Mathematically speaking, Cosine similarity is a measure of similarity between two non-zero vectors of an inner product space that measures the cosine of the angle between them. The cosine of 0° is 1, and it is less than 1 for any angle in the interval (0,π] radians. It is thus a judgment of orientation and not magnitude: two vectors with the same orientation have a cosine similarity of 1, two vectors oriented at 90° relative to each other have a similarity of 0, and two vectors diametrically opposed have a similarity of -1, independent of their magnitude.
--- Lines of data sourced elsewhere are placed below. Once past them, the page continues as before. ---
[config.mk]
export PLATFORM = sky130hd
export DESIGN_NAME = hazard_ctrl_unit
export DESIGN_NICKNAME = d
export VERILOG_FILES = /design/src/rtl/hazard_ctrl_unit.sv
export SDC_FILE = /design/constraint.sdc
export NUM_CORES = 1
export LEC_CHECK = 0
export ABC_CLOCK_PERIOD_IN_PS = 2520
export BUFFER_PORTS_ARGS = -buffer_cell sky130_fd_sc_hd__buf_2
export CORE_ASPECT_RATIO = 1.75
export CORE_MARGIN = 5
export CORE_UTILIZATION = 42
export CTS_CLUSTER_SIZE = 30
export DETAILED_ROUTE_END_ITERATION = 7
export PLACE_DENSITY = 0.88
export SYNTH_ARGS = -nofsm -noshare
export SYNTH_HDL_FRONTEND = slang
export SYNTH_SLANG_ARGS = --single-unit
[constraint.sdc]
create_clock -name clk -period 2.52 [get_ports clk]
set_input_delay 0.378 -clock clk [delete_from_list [all_inputs] [get_ports clk]]
set_output_delay 0.378 -clock clk [all_outputs]
set_load 0.01 [all_outputs]
[src/rtl/hazard_ctrl_unit.sv]
// Pipeline hazard controller: D-cache miss sequencing, load-use bubbles, branch squash and EX forwarding.
// Optional perf counters are built only when HAZ_PERF_CNT_EN is defined (otherwise stall_cnt/flush_cnt read 0).
module hazard_ctrl_unit #(
   parameter int MISS_TIMEOUT = 64,
   parameter int CNT_W        = 32
) (
   input  logic             clk,
   input  logic             reset,
   input  logic [4:0]       id_rs1,
   input  logic [4:0]       id_rs2,
   input  logic             id_use_rs1,
   input  logic             id_use_rs2,
   input  logic [4:0]       ex_rs1,
   input  logic [4:0]       ex_rs2,
   input  logic [4:0]       ex_rd,
   input  logic             ex_mem_read,
   input  logic             ex_branch_taken,
   input  logic [4:0]       mem_rd,
   input  logic             mem_reg_write,
   input  logic [4:0]       wb_rd,
   input  logic             wb_reg_write,
   input  logic             dcache_req,
   input  logic             dcache_ready,
   output logic             stall_if,
   output logic             stall_id,
   output logic             stall_ex,
   output logic             stall_mem,
   output logic             stall_wb,
   output logic             flush_id,
   output logic             flush_ex,
   output logic             flush_wb,
   output logic             pc_redirect,
   output logic [1:0]       forward_a,
   output logic [1:0]       forward_b,
   output logic             err_timeout,
   output logic [CNT_W-1:0] stall_cnt,
   output logic [CNT_W-1:0] flush_cnt,
   output logic             o_dbg_state
);

   localparam int WAIT_W = $clog2(MISS_TIMEOUT + 1);

   typedef enum logic {ST_RUN = 1'b0, ST_DWAIT = 1'b1} state_t;

   state_t              r_state;
   state_t              w_state_nxt;
   logic [WAIT_W-1:0]   r_wait_cnt;
   logic [WAIT_W-1:0]   w_wait_nxt;
   logic                r_err_timeout;
   logic                w_err_set;
   logic                w_miss;
   logic                w_load_use;

   // State register
   always_ff @(posedge clk) begin
      if (reset) begin
         r_state       <= ST_RUN;
         r_wait_cnt    <= '0;
         r_err_timeout <= 1'b0;
      end else begin
         r_state    <= w_state_nxt;
         r_wait_cnt <= w_wait_nxt;
         if (w_err_set) r_err_timeout <= 1'b1;
      end
   end

   // Next-state logic
   always_comb begin
      w_state_nxt = r_state;
      w_wait_nxt  = r_wait_cnt;
      w_err_set   = 1'b0;
      case (r_state)
         ST_RUN: begin
            if (dcache_req && !dcache_ready) begin
               w_state_nxt = ST_DWAIT;
               w_wait_nxt  = WAIT_W'(1);
            end
         end
         ST_DWAIT: begin
            if (dcache_ready) begin
               w_state_nxt = ST_RUN;
            end else if (r_wait_cnt == WAIT_W'(MISS_TIMEOUT - 1)) begin
               w_err_set   = 1'b1;
               w_state_nxt = ST_RUN;
            end else begin
               w_wait_nxt = r_wait_cnt + WAIT_W'(1);
            end
         end
         default: w_state_nxt = ST_RUN;
      endcase
   end

   assign w_miss = ((r_state == ST_RUN) && dcache_req && !dcache_ready) ||
                   ((r_state == ST_DWAIT) && !dcache_ready);

   assign w_load_use = ex_mem_read && (ex_rd != 5'd0) &&
                       ((id_use_rs1 && (id_rs1 == ex_rd)) || (id_use_rs2 && (id_rs2 == ex_rd)));

   // Outputs: a miss freezes everything up to MEM and drops the MEM/WB write so it is not repeated
   always_comb begin
      stall_if    = 1'b0;
      stall_id    = 1'b0;
      stall_ex    = 1'b0;
      stall_mem   = 1'b0;
      stall_wb    = 1'b0;
      flush_id    = 1'b0;
      flush_ex    = 1'b0;
      flush_wb    = 1'b0;
      pc_redirect = 1'b0;
      if (reset) begin
         flush_id = 1'b1;
         flush_ex = 1'b1;
         flush_wb = 1'b1;
      end else if (w_miss) begin
         stall_if  = 1'b1;
         stall_id  = 1'b1;
         stall_ex  = 1'b1;
         stall_mem = 1'b1;
         flush_wb  = 1'b1;
      end else if (ex_branch_taken) begin
         flush_id    = 1'b1;
         flush_ex    = 1'b1;
         pc_redirect = 1'b1;
      end else if (w_load_use) begin
         stall_if = 1'b1;
         stall_id = 1'b1;
         flush_ex = 1'b1;
      end
   end

   // Forwarding: EX/MEM takes precedence over MEM/WB; x0 is never forwarded
   always_comb begin
      forward_a = 2'b00;
      forward_b = 2'b00;
      if (!reset) begin
         if (mem_reg_write && (mem_rd != 5'd0) && (mem_rd == ex_rs1))     forward_a = 2'b10;
         else if (wb_reg_write && (wb_rd != 5'd0) && (wb_rd == ex_rs1))   forward_a = 2'b01;
         if (mem_reg_write && (mem_rd != 5'd0) && (mem_rd == ex_rs2))     forward_b = 2'b10;
         else if (wb_reg_write && (wb_rd != 5'd0) && (wb_rd == ex_rs2))   forward_b = 2'b01;
      end
   end

   assign err_timeout = r_err_timeout;
   // o_dbg_state is 1 while the controller is waiting on the D-cache
   assign o_dbg_state = (r_state == ST_DWAIT);

`ifdef HAZ_PERF_CNT_EN
   logic [CNT_W-1:0] r_stall_cnt;
   logic [CNT_W-1:0] r_flush_cnt;

   always_ff @(posedge clk) begin
      if (reset) begin
         r_stall_cnt <= '0;
         r_flush_cnt <= '0;
      end else begin
         if (stall_if && (r_stall_cnt != '1)) r_stall_cnt <= r_stall_cnt + CNT_W'(1);
         if (flush_ex && (r_flush_cnt != '1)) r_flush_cnt <= r_flush_cnt + CNT_W'(1);
      end
   end

   assign stall_cnt = r_stall_cnt;
   assign flush_cnt = r_flush_cnt;
`else
   assign stall_cnt = '0;
   assign flush_cnt = '0;
`endif

endmodule
==> flow_summary.ini <==
[worst_setup_path]
critPathLaunchType = primary input
critPathMaxFanout = 4
crit_top_cell = buf_2
cp_cell_sequence = buf_2 -> or4_1 -> o21ai_2 -> nor3_1 -> nor4_2 -> buf_2
worstSetupPathDepth = 6
max_stage_delay_ns = 0.54
crit_buf_inv = 2
startpoint = mem_rd[1]
cp_data_arrival_time_ns = 1.78
worstSetupPathType = primary input to output port
endpoint_kind = output port
ff2ff_path_depth = 5
path_delay_family = simple AND/OR/NAND/NOR gates
r2r_slack_ns = 0.85
cp.required_ns = 2.14
rr_startpoint = r_wait_cnt[0]$_SDFFE_PP0P_
reg2reg_to = r_wait_cnt[1]$_SDFFE_PP0P_
crit_path_end = forward_b[0]
slowest_stage = or4_1

[final_layout]
fill_cells = 346
layout.nets = 289
area_growth_pct = 9.948
layout-drive-gt1-share_pct = 28.93
final_common_cell = conb_1
antenna_cells = 0
final_cell_mix = conb_1 (65), buf_2 (58), xor2_1 (18)

[placement]
place.port_buffers = 58
place_congestion = 0.8355
hpwl_um = 3201

[global_route]
grt-ovfl-total = 0
grt_pass1_wl_um = 5064
grt.total_usage_pct = 14.52
grt_pass1_vias = 1250
antenna_found_initial = 0
grt_start_max_net_pins = 16

[routing]
drt_pass1_iterations = 4
route.detailed.drc = 0
vias_per_cell = 4.502
wl_per_cell_um = 12.57
wl_um = 3608
drtIter0Drc = 21
vias = 1292
postRouteAntennaNets = 0

[clocking]
cts_resized = 0
clock-sinks = 9
root_buffer = clkbuf_8
htreeDepth = 1
ctsLongestPathBuffers = 2
postCtsHoldBufs = 0
insertion_delay_ns = 0.24
post_cts_buffers = 0
cts_tree = built
clkSlewWorstSetupHoldPaths_ns = 0.04
cts_buffers = 3

[synthesis]
synth_seq_cells = 9
synth_area_um2 = 1434
synthFlopType = dfxtp_1
syn_avg_cell_area_um2 = 7.878
yosysSeqAreaShare_pct = 12.57
synth_cell_types = 40
yosys_warnings = 0
synth-edff-count = 0
synthesis.instances = 182
synth-async-reset-ratio_pct = 0

[sta]
max_freq_mhz = 462.8
hold_violations = 0
slew_viol_final = 0
grt_setup_unrepaired = false
finalSetupViolCount = 0
skew_ns = 0.003824
fin_crit_sh_pct = 85.74
holdWs_ns = 0.4772
fin_tns_setup_ns = 0
fin_crit_ns = 2.161

[status]
status = finished, final reports clean

[floorplan]
die_area_um2 = 4729
die_w_um = 54.17
ios = 124
die_h_um = 87.30
rows = 28
core_um2 = 3328
initial_core_util_pct = 43.08

[hold_path]
hold_class = primary input to register
min_path_cells = 3

[power_and_ir_drop]
leakagePower_nw = 0.7819
ir_worst_vdd_uv = 168.2
power_density_nw_per_um2 = 329.6

[job]
max_cap_violations = 0
## how the worst min path moves through the flow
stage,startpoint,end
floorplan,r_wait_cnt[5]$_SDFFE_PP0P_,r_wait_cnt[5]$_SDFFE_PP0P_
global placement,err_timeout$_SDFFE_PP0P_,err_timeout$_SDFFE_PP0P_
detailed placement,err_timeout$_SDFFE_PP0P_,err_timeout$_SDFFE_PP0P_
CTS,dcache_ready,r_wait_cnt[6]$_SDFFE_PP0P_
global route,dcache_ready,r_wait_cnt[6]$_SDFFE_PP0P_
finish,dcache_ready,r_wait_cnt[6]$_SDFFE_PP0P_
## synth_stat cells (2+ instances only)
| master | count | area share, % |
|---|---|---|
| xnor2_1 | 12 | 7.3 |
| a211oi_1 | 2 | 1.0 |
| nor4_1 | 4 | 1.7 |
| or4_1 | 5 | 2.6 |
| nand3_1 | 6 | 2.1 |
| o21ai_0 | 4 | 1.4 |
| dfxtp_1 | 9 | 13 |
| nor3_1 | 3 | 1.0 |
| a21oi_1 | 4 | 1.4 |
| nor4_2 | 2 | 1.7 |
| nand2b_1 | 3 | 1.3 |
| xor2_1 | 18 | 11 |
| inv_1 | 3 | 0.79 |
| buf_4 | 67 | 35 |
| nor2_1 | 8 | 2.1 |
| a31oi_1 | 2 | 0.87 |
| nand2_1 | 6 | 1.6 |
| mux2i_1 | 2 | 1.4 |
## routing by layer
layer / wire length (um) / global-route usage [%]
met1: 1033 / 12.90
met2: 1996 / 28.24
met3: 461 / 2.230
met4: 116 / 8.390
met5: 0 / 0
## worst reg2reg max path, cell delays in order (launching register included)
cell,delay (ns)
dfxtp_1,0.41
ha_1,0.23
nand3_1,0.20
o41ai_4,0.44
mux2i_1,0.23
nor2_1,0.06
## area by class of cell
cell class | instances | area [um^2] | share of cell area [%]
well taps | 45 | 56.30 | 3.571
repair buffers | 61 | 312.8 | 19.84
inverters | 3 | 11.26 | 0.7143
flip-flops and latches | 9 | 180.2 | 11.43
multi-input cells | 165 | 970.9 | 61.59
clock buffers | 4 | 45.04 | 2.857
## power breakdown
part	internal, mW	switching [mW]	total, mW
Combinational	0.0726	0.124	0.196
Clock	0.111	0.0651	0.176
Sequential	0.145	0.00245	0.147
Total	0.328	0.191	0.520
## stage by stage
step	power, mW	util (%)	instances	worst slack [ns]	area (um^2)
after floorplan	0.3421	-	246	0.4899	1674
final	0.5196	47.37	287	0.3593	1577
after CTS	0.5189	47.37	287	0.3242	1577
after global placement	0.3392	46.02	283	0.3608	1531
after detailed placement	0.3427	46.02	283	0.3239	1531
after global routing	0.5463	47.37	287	0.2431	1577
## registers in the layout (all words and copies together) (netlist names)
signal       flops
err_timeout      1
o_dbg_state      1
r_wait_cnt       7
## kinds of logic after synthesis
logic type      Yosys count  synth area share [%]
buf+inv                  72                 36.47
simple gates             45                 18.06
xor+xnor                 30                 18.32
compound gates           22                 12.04
flops                     9                 12.57
mux                       2                 1.396
fa+ha+maj                 1                0.8725
other cells               1                0.2615
Power figures use the tool's default switching activity.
The cosine similarity is advantageous because even if the two similar documents are far apart by the Euclidean distance (due to the size of the document), chances are they may still be oriented closer together. The smaller the angle, higher the cosine similarity.


In [20]:
from sklearn.feature_extraction.text import CountVectorizer
from scipy.spatial.distance import cosine
import numpy as np

def cosine_distance_countVectorizer(s1, s2):

    vect = CountVectorizer()
    X_dtm = vect.fit_transform([s1, s2]).toarray()

    return 1-cosine(X_dtm[0], X_dtm[1])

In [21]:
cosine_distance_countVectorizer(s1, s2)

0.5039526306789696

# 3. Sentence Encoding + Cosine Similarity

Word embedding is one of the most popular representation of document vocabulary. It is capable of capturing context of a word in a document, semantic and syntactic similarity, relation with other words, etc.
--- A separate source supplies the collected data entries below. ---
`src/rtl/prio_encoder_hs.sv`:
```
// Registered priority encoder with valid/ready on both sides.
// One output register, pass-through backpressure, saturating multi-hot error counter.
module prio_encoder_hs #(
    parameter int IN_W      = 8,
    parameter int OUT_W     = $clog2(IN_W),
    parameter bit MSB_FIRST = 1'b1,
    parameter int ERR_W     = 8
) (
    input  logic             clk,
    input  logic             rst_n,
    input  logic             enable,
    input  logic [IN_W-1:0]  in_vec,
    input  logic             in_valid,
    output logic             in_ready,
    output logic [OUT_W-1:0] out_idx,
    output logic             out_zero,
    output logic             out_multi,
    output logic             out_valid,
    input  logic             out_ready,
    input  logic             err_clr,
    output logic [ERR_W-1:0] err_cnt
);

    logic [OUT_W-1:0] out_idx_q, out_idx_d;
    logic             out_zero_q, out_zero_d;
    logic             out_multi_q, out_multi_d;
    logic             out_valid_q, out_valid_d;
    logic [ERR_W-1:0] err_cnt_q, err_cnt_d;

    logic [OUT_W-1:0] enc_idx;
    logic             enc_zero;
    logic             enc_multi;
    logic             accept;
    logic             consume;

    // Scan in reverse priority order so the last hit seen is the winner.
    always_comb begin
        int pos;
        pos       = 0;
        enc_idx   = '0;
        enc_zero  = 1'b1;
        enc_multi = 1'b0;
        for (int i = 0; i < IN_W; i++) begin
            pos = MSB_FIRST ? i : (IN_W - 1 - i);
            if (in_vec[pos]) begin
                if (!enc_zero) begin
                    enc_multi = 1'b1;
                end
                enc_zero = 1'b0;
                enc_idx  = OUT_W'(pos);
            end
        end
    end

    // Gated by rst_n so the block never advertises readiness while held in reset.
    assign in_ready = rst_n & enable & (~out_valid_q | out_ready);
    assign accept   = in_valid & in_ready;
    assign consume  = out_valid_q & out_ready;

    always_comb begin
        out_idx_d   = out_idx_q;
        out_zero_d  = out_zero_q;
        out_multi_d = out_multi_q;
        out_valid_d = out_valid_q;
        if (accept) begin
            out_idx_d   = enc_idx;
            out_zero_d  = enc_zero;
            out_multi_d = enc_multi;
            out_valid_d = 1'b1;
        end else if (consume) begin
            out_valid_d = 1'b0;
        end
    end

    always_comb begin
        err_cnt_d = err_cnt_q;
        if (err_clr) begin
            err_cnt_d = '0;
        end else if (accept && enc_multi && (err_cnt_q != {ERR_W{1'b1}})) begin
            err_cnt_d = err_cnt_q + 1'b1;
        end
    end

    always_ff @(posedge clk or negedge rst_n) begin
        if (!rst_n) begin
            out_idx_q   <= '0;
            out_zero_q  <= 1'b0;
            out_multi_q <= 1'b0;
            out_valid_q <= 1'b0;
            err_cnt_q   <= '0;
        end else begin
            out_idx_q   <= out_idx_d;
            out_zero_q  <= out_zero_d;
            out_multi_q <= out_multi_d;
            out_valid_q <= out_valid_d;
            err_cnt_q   <= err_cnt_d;
        end
    end

    assign out_idx   = out_idx_q;
    assign out_zero  = out_zero_q;
    assign out_multi = out_multi_q;
    assign out_valid = out_valid_q;
    assign err_cnt   = err_cnt_q;

endmodule

```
It is common to find in many sources that the first step to cluster text data is to transform text units to vectors. This is not 100% true. But this step depends mostly on the similarity measure and the clustering algorithm. Some of the best performing text similarity measures don’t use vectors at all. This is the case of the winner system in SemEval2014 sentence similarity task which uses lexical word alignment. However, vectors are more efficient to process and allow to benefit from existing ML/DL algorithms.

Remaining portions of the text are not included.